Monday, April 30, 2007

Self Mastery Through Conscious Autosuggestion: Part Nine

(For the next week or so, the Successful Living blog will post the complete book, "Self Mastery Through Conscious Autosuggestion" by Emile Coue. Coue, a french doctor, was one of the pioneers in the field of autosuggestion - now known as affirmations or self talk. This is his seminal work.)

Chapter 9
The Use of Suggestion For the Cure of Moral Ailments


Neurasthenia, so common nowadays, generally yields to suggestion constantly
practised in the way I have indicated. I have had the happiness of contributing to
the cure of a large number of neurasthenics with whom every other treatment had
failed. One of them had even spent a month in a special establishment at Luxemburg
without obtaining any improvement. In six weeks he was completely cured, and he is now the happiest man one would wish to find, after having thought himself the most miserable. Neither is he ever likely to fall ill again in the same way, for I showed him how to make use of conscious autosuggestion and he does it marvelously well.

But if suggestion is useful in treating moral complaints and physical ailments,
may it not render still greater services to society, in turning into honest folks the
wretched children who people our reformatories and who only leave them to enter
the army of crime. Let no one tell me it is impossible. The remedy exists and I can prove it.

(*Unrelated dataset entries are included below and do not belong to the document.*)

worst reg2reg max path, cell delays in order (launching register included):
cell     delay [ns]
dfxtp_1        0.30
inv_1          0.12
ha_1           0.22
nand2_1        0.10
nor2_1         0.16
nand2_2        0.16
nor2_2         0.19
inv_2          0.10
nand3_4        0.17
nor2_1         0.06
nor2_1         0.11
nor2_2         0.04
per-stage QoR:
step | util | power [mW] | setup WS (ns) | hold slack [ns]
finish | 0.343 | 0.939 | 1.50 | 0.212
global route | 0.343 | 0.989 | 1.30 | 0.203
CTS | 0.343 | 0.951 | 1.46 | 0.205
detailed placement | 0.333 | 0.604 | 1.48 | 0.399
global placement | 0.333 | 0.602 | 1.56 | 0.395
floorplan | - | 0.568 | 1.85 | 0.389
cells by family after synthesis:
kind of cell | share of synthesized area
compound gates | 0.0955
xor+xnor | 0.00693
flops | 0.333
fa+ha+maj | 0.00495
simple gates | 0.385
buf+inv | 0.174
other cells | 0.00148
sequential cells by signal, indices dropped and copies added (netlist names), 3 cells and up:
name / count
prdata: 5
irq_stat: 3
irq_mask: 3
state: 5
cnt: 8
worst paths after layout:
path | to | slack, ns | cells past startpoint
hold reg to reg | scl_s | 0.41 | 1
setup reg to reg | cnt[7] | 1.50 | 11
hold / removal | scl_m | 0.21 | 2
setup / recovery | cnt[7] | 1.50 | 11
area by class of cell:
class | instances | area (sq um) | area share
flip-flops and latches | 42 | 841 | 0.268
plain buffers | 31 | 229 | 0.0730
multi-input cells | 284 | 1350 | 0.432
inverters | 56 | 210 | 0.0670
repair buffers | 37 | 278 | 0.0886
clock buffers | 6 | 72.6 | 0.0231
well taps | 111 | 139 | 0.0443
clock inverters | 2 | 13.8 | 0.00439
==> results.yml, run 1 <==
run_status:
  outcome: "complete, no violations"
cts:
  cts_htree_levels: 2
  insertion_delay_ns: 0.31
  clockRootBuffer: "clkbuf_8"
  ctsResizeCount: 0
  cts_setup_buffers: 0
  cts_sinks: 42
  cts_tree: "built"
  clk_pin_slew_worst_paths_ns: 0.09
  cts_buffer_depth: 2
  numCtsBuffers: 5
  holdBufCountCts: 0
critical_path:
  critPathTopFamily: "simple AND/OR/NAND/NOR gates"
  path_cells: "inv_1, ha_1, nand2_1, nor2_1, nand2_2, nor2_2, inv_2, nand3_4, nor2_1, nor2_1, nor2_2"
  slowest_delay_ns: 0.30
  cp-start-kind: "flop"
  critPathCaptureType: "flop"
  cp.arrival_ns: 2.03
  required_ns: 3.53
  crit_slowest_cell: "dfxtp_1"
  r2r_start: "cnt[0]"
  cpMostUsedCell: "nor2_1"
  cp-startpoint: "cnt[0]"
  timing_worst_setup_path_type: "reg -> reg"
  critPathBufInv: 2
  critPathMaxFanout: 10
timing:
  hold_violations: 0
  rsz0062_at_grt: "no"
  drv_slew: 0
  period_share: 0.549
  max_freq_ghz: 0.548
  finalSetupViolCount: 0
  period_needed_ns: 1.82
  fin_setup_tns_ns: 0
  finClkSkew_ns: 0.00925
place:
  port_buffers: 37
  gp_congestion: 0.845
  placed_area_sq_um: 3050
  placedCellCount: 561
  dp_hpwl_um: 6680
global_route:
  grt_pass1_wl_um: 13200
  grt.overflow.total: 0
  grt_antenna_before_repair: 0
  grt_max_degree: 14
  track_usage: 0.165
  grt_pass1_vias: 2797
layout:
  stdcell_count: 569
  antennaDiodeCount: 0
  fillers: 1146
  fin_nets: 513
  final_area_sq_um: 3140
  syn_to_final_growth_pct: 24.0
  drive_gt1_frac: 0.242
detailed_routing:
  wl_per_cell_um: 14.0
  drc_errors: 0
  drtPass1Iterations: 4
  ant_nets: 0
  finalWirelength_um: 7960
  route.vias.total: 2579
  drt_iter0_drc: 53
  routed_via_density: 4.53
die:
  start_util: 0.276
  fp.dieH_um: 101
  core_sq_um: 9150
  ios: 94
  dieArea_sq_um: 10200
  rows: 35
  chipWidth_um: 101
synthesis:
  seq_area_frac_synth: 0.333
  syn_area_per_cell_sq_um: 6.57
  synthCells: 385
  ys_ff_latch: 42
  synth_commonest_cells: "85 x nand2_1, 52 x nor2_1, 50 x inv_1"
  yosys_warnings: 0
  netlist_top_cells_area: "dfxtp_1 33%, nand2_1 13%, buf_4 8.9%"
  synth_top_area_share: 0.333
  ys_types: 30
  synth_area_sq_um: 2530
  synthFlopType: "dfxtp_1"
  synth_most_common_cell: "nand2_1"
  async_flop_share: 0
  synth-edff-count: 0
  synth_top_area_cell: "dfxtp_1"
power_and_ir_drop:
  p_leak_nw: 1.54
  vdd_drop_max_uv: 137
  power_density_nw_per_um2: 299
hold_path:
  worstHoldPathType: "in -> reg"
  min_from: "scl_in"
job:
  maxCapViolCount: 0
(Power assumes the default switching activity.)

I will quote the two following cases which are very characteristic, but here I must
insert a few remarks in parenthesis. To make you understand the way in which
suggestion acts in the treatment of moral taints I will use the following comparison.
Suppose our brain is a plank in which are driven nails which represent the ideas, habits, and instincts, which determine our actions. If we find that there exists in a subject a bad idea, a bad habit, a bad instinct, -- as it were, a bad nail, we take another which is the good idea, habit, or instinct, place it on top of the bad one and give a tap with a hammer -- in other words we make a suggestion.

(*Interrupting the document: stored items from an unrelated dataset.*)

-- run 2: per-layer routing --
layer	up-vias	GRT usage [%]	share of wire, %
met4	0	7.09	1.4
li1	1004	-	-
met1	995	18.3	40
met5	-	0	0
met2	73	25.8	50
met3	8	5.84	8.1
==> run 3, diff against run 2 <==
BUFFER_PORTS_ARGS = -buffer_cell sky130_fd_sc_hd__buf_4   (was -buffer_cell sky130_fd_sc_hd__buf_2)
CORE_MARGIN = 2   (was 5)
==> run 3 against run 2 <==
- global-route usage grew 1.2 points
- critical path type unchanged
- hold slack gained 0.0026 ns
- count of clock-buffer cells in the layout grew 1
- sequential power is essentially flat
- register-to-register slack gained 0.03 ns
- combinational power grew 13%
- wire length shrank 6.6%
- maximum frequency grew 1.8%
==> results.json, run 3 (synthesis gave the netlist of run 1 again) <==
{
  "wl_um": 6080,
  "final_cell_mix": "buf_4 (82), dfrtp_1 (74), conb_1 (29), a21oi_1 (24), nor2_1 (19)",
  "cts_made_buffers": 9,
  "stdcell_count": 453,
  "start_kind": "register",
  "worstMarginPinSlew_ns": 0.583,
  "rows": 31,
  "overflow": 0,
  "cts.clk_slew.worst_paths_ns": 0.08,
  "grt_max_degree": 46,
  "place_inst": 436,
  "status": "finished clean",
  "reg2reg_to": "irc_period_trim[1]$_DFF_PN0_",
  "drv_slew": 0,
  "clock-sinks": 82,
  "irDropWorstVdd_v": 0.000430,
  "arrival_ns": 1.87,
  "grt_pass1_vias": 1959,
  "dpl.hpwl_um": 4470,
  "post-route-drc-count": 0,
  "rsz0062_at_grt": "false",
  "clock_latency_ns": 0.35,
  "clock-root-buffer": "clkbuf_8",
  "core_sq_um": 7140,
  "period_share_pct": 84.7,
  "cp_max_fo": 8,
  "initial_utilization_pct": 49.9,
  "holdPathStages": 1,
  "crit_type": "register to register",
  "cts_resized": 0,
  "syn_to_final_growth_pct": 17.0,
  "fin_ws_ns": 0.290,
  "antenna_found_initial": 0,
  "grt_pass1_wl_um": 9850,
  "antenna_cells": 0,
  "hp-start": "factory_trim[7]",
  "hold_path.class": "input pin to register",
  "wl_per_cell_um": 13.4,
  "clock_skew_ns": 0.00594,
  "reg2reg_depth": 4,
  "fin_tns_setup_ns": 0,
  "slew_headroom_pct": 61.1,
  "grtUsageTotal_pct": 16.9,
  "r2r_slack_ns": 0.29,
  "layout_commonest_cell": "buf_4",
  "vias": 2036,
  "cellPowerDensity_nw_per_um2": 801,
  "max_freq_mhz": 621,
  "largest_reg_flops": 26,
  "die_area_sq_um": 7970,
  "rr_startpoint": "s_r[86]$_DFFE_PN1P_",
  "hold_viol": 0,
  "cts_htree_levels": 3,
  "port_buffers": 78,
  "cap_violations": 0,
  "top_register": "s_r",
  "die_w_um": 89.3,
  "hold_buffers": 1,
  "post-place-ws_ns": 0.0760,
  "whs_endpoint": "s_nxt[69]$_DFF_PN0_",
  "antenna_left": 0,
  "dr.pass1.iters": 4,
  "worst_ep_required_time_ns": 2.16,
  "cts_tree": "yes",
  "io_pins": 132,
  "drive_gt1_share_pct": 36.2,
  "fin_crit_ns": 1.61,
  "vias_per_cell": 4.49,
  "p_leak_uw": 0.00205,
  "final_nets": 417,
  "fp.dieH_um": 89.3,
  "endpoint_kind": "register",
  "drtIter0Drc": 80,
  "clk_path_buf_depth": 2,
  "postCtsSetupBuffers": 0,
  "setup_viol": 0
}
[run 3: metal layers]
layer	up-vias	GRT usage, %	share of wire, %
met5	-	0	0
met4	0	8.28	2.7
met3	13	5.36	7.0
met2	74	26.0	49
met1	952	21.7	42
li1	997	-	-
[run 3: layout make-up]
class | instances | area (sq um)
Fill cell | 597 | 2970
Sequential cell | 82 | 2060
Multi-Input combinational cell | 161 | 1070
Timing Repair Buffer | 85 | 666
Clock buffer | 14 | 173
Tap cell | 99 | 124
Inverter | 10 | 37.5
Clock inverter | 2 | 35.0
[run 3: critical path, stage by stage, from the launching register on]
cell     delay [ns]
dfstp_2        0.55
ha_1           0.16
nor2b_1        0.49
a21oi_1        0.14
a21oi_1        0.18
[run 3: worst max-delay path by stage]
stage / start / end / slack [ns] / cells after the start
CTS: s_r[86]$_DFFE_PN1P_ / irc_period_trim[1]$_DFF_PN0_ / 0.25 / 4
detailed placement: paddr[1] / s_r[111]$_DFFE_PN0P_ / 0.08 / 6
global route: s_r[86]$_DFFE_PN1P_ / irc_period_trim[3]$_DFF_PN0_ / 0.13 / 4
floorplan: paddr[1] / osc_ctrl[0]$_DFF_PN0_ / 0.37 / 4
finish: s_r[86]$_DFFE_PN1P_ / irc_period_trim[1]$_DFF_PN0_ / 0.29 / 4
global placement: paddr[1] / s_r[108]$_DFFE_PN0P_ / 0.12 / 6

The new nail will be driven in perhaps a fraction of an inch, while the old one will
come out to the same extent. At each fresh blow with the hammer, that is to say at each fresh suggestion, the one will be driven in a fraction further and the other
will be driven out the same amount, until, after a certain number of blows, the old
nail will come out completely and be replaced by the new one. When this substitution
has been made, the individual obeys it.

Let us return to our examples. Little M , a child of eleven living at Troyes,
was subject night and day to certain accidents inherent to early infancy [bed-wetting]. He was also a kleptomaniac, and, of course, untruthful into the bargain. At his mother's request I treated him by suggestion. After the first visit the accidents
ceased by day, but continued at night. Little by little they became less frequent,
and finally, a few months afterwards, the child was completely cured. In the same
period his thieving propensities lessened, and in six months they had entirely
ceased.
This child's brother, aged eighteen, had conceived a violent hatred against another
of his brothers. Every time that he had taken a little too much wine, he felt impelled
to draw a knife and stab his brother. He felt that one day or other he would
end by doing so, and he knew at the same time that having done so he would be
inconsolable. I treated him also by suggestion, and the result was marvelous. After
the first treatment he was cured. His hatred for his brother had disappeared,
and they have since become good friends and got on capitally together. I followed
up the case for a long time, and the cure was permanent.

Since such results are to be obtained by suggestion, would it not be beneficial -- I
might even say indispensable -- to take up this method and introduce it into our
reformatories? I am absolutely convinced that if suggestion were daily applied to
vicious children, more than 50 per cent could be reclaimed. Would it not be an
immense service to render society, to bring back to it sane and well members of it
who were formerly corroded by moral decay?

Perhaps I shall be told that suggestion is a dangerous thing, and that it can be
used for evil purposes. This is no valid objection, first because the practice of suggestion would only be confided [by the patient] to reliable and honest people, -- to the reformatory doctors, for instance, -- and on the other hand, those who seek to
use it for evil ask no one's permission.

But even admitting that it offers some danger (which is not so) I should like to
ask whoever proffers the objection, to tell me what thing we use that is not dangerous?

Is it steam? gunpowder? railways? ships? electricity? automobiles? aeroplanes?
Are the poisons not dangerous which we, doctors and chemists, use daily
in minute doses, and which might easily destroy the patient if, in a moment's
carelessness, we unfortunately made a mistake in weighing them out?